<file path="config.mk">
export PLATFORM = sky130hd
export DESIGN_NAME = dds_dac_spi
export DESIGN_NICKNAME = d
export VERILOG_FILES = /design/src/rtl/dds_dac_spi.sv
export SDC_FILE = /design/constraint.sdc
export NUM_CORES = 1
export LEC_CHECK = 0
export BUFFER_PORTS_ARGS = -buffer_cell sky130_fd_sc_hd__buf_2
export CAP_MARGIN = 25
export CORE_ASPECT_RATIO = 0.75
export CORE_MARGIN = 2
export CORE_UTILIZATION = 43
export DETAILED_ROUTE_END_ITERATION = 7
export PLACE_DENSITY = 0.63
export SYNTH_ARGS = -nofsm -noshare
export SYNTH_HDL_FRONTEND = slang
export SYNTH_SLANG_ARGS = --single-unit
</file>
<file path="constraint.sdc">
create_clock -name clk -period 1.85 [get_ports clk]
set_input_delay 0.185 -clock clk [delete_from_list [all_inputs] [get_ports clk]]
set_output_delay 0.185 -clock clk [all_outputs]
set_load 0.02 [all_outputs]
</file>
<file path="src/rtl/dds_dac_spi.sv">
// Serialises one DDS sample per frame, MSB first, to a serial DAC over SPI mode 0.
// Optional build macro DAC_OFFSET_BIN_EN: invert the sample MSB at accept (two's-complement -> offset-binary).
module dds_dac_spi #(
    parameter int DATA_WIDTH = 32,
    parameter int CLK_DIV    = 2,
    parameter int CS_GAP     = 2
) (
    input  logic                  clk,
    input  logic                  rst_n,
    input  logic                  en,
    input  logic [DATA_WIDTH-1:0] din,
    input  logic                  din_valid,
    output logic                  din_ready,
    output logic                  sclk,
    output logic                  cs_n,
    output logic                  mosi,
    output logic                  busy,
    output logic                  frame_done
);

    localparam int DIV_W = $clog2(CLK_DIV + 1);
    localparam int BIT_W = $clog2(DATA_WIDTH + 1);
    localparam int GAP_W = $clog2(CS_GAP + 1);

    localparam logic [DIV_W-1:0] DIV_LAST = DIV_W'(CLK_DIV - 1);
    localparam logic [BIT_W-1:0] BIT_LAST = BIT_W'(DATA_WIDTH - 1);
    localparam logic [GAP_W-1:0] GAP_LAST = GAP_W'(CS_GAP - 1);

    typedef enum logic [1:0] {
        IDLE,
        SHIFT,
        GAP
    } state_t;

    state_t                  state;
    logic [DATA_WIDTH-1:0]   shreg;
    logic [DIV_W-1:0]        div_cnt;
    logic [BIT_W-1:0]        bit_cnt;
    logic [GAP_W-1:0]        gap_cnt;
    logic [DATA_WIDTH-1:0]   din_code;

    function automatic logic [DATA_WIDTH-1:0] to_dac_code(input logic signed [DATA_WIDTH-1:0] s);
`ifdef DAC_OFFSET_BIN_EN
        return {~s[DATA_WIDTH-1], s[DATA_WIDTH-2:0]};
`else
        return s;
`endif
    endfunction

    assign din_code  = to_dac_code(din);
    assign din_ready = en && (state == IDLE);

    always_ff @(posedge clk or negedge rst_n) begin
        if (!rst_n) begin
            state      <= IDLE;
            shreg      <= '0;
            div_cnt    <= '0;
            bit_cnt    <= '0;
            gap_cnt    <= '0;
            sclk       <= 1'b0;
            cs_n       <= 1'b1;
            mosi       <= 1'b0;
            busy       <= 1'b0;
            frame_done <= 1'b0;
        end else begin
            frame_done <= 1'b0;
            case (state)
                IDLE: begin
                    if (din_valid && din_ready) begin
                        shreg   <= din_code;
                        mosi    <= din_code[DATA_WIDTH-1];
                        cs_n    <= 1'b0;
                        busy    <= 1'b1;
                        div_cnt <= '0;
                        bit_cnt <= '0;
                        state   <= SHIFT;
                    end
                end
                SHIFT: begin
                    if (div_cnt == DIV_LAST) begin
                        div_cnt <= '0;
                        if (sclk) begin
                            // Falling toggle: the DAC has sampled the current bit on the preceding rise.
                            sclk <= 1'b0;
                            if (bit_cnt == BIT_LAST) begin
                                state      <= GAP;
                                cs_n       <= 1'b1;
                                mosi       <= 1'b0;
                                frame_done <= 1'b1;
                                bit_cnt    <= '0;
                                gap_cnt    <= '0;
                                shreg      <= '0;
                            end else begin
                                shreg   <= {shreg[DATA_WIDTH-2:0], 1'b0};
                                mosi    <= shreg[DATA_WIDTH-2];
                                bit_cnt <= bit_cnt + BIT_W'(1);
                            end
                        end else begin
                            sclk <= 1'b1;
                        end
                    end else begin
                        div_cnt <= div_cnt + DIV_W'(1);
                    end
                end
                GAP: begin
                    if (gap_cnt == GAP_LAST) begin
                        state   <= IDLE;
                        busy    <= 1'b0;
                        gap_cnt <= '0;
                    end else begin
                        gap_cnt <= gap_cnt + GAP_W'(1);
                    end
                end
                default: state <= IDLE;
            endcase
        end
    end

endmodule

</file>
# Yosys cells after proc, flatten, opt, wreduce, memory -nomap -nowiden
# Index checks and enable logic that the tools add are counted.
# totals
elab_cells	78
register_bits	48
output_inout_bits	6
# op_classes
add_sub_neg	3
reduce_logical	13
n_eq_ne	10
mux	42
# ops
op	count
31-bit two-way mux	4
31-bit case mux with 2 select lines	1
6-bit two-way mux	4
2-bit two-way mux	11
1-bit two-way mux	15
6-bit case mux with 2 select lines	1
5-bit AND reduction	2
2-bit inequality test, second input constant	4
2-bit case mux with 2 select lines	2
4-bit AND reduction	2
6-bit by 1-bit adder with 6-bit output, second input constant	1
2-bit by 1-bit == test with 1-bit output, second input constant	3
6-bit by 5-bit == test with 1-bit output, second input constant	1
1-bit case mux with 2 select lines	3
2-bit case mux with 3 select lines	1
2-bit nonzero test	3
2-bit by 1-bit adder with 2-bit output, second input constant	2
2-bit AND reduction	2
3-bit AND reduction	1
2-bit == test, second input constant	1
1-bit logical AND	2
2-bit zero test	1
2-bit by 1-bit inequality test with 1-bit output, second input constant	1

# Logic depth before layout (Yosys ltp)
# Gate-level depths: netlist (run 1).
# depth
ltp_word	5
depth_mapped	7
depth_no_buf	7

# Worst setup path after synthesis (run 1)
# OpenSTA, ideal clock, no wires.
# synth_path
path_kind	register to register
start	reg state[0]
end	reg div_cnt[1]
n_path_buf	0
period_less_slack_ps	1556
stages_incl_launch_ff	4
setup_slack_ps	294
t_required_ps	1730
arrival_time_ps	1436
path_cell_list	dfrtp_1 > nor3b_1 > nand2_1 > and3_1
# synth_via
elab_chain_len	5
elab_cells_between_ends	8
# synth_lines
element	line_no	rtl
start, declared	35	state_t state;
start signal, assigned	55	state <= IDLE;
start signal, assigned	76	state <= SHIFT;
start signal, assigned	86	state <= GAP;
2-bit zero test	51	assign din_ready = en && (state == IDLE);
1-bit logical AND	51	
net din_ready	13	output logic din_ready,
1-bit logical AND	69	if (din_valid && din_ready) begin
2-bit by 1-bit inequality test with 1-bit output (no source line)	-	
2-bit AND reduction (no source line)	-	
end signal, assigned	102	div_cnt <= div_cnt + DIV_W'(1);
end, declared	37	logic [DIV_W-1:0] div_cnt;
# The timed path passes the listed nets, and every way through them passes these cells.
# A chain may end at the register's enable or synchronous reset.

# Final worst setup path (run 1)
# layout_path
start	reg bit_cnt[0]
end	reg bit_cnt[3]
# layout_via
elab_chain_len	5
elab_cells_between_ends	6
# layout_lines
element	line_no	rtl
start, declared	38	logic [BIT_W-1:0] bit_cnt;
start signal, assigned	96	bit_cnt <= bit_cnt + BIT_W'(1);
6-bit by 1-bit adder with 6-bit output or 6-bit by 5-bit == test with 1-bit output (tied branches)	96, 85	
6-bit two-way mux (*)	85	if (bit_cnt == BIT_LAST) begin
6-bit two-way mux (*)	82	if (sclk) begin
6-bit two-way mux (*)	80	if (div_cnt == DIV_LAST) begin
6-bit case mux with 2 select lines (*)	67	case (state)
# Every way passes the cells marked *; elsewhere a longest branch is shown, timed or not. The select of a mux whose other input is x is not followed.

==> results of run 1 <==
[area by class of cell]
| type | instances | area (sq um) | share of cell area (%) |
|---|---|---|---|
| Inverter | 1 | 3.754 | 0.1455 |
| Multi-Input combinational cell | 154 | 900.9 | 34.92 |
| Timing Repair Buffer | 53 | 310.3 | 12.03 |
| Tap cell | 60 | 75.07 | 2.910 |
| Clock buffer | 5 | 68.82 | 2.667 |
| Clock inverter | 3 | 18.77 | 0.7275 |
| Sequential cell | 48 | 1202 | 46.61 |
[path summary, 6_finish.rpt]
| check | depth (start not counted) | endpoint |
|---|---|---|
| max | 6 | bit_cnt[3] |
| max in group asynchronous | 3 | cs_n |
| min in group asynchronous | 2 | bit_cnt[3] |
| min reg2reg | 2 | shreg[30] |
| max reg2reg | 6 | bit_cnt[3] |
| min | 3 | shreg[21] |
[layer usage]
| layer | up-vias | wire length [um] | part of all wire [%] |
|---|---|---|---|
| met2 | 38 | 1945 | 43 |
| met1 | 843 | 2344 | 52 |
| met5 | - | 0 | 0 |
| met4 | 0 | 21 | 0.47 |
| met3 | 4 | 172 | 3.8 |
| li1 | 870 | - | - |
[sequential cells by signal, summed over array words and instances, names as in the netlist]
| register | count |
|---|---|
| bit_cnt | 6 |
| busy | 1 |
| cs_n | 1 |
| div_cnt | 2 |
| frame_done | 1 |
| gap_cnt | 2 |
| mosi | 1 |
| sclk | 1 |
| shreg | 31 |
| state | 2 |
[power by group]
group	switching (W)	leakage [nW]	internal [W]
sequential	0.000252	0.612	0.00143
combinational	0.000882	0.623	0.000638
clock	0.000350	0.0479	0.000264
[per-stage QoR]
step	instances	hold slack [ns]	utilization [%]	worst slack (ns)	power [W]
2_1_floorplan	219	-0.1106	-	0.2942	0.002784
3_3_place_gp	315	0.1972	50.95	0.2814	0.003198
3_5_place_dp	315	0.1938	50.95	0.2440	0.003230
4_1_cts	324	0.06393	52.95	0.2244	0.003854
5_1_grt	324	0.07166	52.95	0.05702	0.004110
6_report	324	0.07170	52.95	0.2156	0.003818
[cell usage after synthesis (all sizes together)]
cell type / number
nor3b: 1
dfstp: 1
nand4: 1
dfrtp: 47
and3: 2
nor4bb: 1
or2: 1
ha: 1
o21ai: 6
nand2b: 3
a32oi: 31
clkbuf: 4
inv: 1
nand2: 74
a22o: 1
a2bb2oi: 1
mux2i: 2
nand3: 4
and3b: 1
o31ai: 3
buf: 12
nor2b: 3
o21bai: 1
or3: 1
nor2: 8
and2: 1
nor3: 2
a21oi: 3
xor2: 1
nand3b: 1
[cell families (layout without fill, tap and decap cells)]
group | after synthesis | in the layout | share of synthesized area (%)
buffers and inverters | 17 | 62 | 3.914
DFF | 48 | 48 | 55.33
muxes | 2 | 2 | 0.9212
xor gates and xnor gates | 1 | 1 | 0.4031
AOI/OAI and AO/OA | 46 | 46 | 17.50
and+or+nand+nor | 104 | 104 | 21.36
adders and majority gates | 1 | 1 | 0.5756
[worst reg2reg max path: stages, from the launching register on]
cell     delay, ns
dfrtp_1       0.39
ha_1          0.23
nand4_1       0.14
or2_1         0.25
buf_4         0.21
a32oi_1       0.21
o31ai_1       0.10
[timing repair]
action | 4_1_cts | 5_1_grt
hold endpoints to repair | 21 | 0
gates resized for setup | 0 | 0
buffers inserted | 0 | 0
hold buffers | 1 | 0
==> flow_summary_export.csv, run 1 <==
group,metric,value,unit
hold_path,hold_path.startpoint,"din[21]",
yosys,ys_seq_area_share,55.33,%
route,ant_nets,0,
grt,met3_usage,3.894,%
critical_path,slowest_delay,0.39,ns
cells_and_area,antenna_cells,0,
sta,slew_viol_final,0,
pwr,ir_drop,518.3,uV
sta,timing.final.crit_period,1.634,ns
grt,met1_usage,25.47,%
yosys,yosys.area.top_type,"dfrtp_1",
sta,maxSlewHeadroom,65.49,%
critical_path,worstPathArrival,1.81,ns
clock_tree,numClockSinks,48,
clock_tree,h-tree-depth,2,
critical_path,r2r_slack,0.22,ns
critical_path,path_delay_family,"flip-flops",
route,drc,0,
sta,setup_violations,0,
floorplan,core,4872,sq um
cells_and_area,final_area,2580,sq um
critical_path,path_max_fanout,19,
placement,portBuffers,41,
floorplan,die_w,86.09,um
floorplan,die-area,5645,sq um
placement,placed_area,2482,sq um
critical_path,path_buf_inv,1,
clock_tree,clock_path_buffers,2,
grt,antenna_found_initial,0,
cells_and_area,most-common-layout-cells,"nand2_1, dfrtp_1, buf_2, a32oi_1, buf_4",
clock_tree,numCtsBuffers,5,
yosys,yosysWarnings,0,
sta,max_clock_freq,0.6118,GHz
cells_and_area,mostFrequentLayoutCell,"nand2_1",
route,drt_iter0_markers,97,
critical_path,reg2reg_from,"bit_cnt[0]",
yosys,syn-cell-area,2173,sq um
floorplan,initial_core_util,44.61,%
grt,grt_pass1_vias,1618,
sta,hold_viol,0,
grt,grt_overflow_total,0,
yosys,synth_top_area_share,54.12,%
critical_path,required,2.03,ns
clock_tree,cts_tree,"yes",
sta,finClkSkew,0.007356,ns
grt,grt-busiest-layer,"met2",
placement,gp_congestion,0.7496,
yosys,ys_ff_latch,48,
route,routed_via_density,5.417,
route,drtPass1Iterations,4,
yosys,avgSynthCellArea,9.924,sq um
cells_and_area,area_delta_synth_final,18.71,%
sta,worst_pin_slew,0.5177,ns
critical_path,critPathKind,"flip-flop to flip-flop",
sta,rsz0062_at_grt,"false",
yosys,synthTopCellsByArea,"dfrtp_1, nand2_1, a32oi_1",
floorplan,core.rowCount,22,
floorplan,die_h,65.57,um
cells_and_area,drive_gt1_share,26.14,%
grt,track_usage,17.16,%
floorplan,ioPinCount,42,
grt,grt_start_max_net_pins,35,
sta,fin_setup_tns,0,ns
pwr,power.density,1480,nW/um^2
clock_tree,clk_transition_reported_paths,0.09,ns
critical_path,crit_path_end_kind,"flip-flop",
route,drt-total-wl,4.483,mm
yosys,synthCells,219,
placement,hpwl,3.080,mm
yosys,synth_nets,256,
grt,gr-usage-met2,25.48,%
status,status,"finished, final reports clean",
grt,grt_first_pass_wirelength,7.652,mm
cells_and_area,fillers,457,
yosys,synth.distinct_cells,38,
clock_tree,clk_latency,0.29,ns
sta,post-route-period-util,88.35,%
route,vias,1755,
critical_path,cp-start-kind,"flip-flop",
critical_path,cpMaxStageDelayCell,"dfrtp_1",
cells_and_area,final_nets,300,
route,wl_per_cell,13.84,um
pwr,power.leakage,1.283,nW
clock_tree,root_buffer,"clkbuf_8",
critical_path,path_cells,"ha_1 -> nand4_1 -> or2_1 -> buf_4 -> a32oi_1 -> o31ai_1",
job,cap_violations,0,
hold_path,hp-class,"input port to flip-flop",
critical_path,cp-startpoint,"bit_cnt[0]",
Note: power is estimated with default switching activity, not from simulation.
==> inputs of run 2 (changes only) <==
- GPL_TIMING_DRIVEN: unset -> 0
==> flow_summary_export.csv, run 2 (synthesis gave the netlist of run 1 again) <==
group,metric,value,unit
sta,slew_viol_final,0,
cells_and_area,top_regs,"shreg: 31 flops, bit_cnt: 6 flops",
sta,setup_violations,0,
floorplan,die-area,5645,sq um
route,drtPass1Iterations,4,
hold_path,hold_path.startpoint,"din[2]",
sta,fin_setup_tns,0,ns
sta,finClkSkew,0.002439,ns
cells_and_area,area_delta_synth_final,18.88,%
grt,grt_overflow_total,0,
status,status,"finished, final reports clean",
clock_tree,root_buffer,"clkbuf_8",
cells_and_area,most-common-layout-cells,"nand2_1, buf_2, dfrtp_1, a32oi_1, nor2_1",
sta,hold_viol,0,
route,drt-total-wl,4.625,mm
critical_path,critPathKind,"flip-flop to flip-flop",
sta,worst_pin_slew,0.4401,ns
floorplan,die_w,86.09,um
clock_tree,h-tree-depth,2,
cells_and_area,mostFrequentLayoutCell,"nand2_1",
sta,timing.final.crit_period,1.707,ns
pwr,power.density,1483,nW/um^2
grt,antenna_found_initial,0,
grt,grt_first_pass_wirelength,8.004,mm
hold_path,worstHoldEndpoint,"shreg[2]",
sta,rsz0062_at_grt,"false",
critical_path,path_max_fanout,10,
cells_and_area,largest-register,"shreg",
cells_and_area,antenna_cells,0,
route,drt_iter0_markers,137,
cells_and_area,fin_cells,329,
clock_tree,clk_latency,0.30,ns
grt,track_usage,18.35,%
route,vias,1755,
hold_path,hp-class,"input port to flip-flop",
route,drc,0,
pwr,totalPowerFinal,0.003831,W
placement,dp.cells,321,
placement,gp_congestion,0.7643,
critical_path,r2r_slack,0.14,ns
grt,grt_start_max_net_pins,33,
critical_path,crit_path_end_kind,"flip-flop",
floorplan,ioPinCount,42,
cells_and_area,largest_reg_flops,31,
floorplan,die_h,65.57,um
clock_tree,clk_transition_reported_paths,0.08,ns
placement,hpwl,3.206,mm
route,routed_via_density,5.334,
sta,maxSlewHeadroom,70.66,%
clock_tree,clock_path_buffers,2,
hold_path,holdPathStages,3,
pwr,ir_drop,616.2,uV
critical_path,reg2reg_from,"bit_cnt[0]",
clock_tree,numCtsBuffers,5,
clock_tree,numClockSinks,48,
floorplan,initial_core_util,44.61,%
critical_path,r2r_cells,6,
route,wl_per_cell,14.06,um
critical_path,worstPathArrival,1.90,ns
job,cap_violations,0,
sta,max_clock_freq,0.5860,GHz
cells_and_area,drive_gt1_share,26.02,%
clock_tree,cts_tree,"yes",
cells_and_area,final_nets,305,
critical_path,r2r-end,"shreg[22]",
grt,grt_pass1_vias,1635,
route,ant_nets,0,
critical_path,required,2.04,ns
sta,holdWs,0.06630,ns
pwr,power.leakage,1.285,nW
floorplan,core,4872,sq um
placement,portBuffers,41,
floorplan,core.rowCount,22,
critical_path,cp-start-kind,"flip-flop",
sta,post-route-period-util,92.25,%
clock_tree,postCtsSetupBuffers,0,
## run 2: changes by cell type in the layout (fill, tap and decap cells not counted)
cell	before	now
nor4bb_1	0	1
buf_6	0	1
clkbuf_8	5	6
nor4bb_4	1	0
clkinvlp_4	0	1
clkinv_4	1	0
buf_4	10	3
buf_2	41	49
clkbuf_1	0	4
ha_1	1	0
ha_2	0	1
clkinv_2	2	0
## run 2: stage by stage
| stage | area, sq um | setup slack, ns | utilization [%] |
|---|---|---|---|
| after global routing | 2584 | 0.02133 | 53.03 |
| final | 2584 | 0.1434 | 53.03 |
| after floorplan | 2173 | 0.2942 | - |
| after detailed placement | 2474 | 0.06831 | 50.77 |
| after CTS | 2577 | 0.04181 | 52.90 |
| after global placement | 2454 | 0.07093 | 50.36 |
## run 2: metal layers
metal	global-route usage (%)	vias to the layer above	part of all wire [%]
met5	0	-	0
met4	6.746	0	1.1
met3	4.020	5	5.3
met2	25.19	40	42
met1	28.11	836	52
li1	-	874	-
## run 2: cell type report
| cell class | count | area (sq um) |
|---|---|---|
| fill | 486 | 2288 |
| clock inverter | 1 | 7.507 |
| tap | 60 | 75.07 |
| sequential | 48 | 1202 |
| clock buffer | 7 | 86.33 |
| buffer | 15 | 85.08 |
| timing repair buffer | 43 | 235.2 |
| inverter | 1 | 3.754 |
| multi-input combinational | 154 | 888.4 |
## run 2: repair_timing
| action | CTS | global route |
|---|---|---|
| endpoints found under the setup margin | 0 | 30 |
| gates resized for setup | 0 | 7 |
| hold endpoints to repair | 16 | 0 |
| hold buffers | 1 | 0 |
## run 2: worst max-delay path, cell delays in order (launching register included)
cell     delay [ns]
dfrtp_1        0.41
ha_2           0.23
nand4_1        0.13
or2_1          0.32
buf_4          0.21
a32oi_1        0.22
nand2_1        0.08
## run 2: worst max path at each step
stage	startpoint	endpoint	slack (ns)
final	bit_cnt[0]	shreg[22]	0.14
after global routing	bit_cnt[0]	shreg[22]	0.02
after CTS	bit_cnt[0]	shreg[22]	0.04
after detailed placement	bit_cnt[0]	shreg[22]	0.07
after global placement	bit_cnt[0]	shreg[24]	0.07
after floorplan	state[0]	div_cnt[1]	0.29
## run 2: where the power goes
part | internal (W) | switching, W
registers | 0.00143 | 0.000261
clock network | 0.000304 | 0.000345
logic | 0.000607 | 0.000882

————

* _EXERCISE DESCRIPTION_:
From the opening line of the data above, please print each line as written up to and including the line that contains "localparam logic [BIT_W-1:0]", and nothing more.

* _SOLUTION FOR THIS TASK_:
<file path="config.mk">
export PLATFORM = sky130hd
export DESIGN_NAME = dds_dac_spi
export DESIGN_NICKNAME = d
export VERILOG_FILES = /design/src/rtl/dds_dac_spi.sv
export SDC_FILE = /design/constraint.sdc
export NUM_CORES = 1
export LEC_CHECK = 0
export BUFFER_PORTS_ARGS = -buffer_cell sky130_fd_sc_hd__buf_2
export CAP_MARGIN = 25
export CORE_ASPECT_RATIO = 0.75
export CORE_MARGIN = 2
export CORE_UTILIZATION = 43
export DETAILED_ROUTE_END_ITERATION = 7
export PLACE_DENSITY = 0.63
export SYNTH_ARGS = -nofsm -noshare
export SYNTH_HDL_FRONTEND = slang
export SYNTH_SLANG_ARGS = --single-unit
</file>
<file path="constraint.sdc">
create_clock -name clk -period 1.85 [get_ports clk]
set_input_delay 0.185 -clock clk [delete_from_list [all_inputs] [get_ports clk]]
set_output_delay 0.185 -clock clk [all_outputs]
set_load 0.02 [all_outputs]
</file>
<file path="src/rtl/dds_dac_spi.sv">
// Serialises one DDS sample per frame, MSB first, to a serial DAC over SPI mode 0.
// Optional build macro DAC_OFFSET_BIN_EN: invert the sample MSB at accept (two's-complement -> offset-binary).
module dds_dac_spi #(
    parameter int DATA_WIDTH = 32,
    parameter int CLK_DIV    = 2,
    parameter int CS_GAP     = 2
) (
    input  logic                  clk,
    input  logic                  rst_n,
    input  logic                  en,
    input  logic [DATA_WIDTH-1:0] din,
    input  logic                  din_valid,
    output logic                  din_ready,
    output logic                  sclk,
    output logic                  cs_n,
    output logic                  mosi,
    output logic                  busy,
    output logic                  frame_done
);

    localparam int DIV_W = $clog2(CLK_DIV + 1);
    localparam int BIT_W = $clog2(DATA_WIDTH + 1);
    localparam int GAP_W = $clog2(CS_GAP + 1);

    localparam logic [DIV_W-1:0] DIV_LAST = DIV_W'(CLK_DIV - 1);
    localparam logic [BIT_W-1:0] BIT_LAST = BIT_W'(DATA_WIDTH - 1);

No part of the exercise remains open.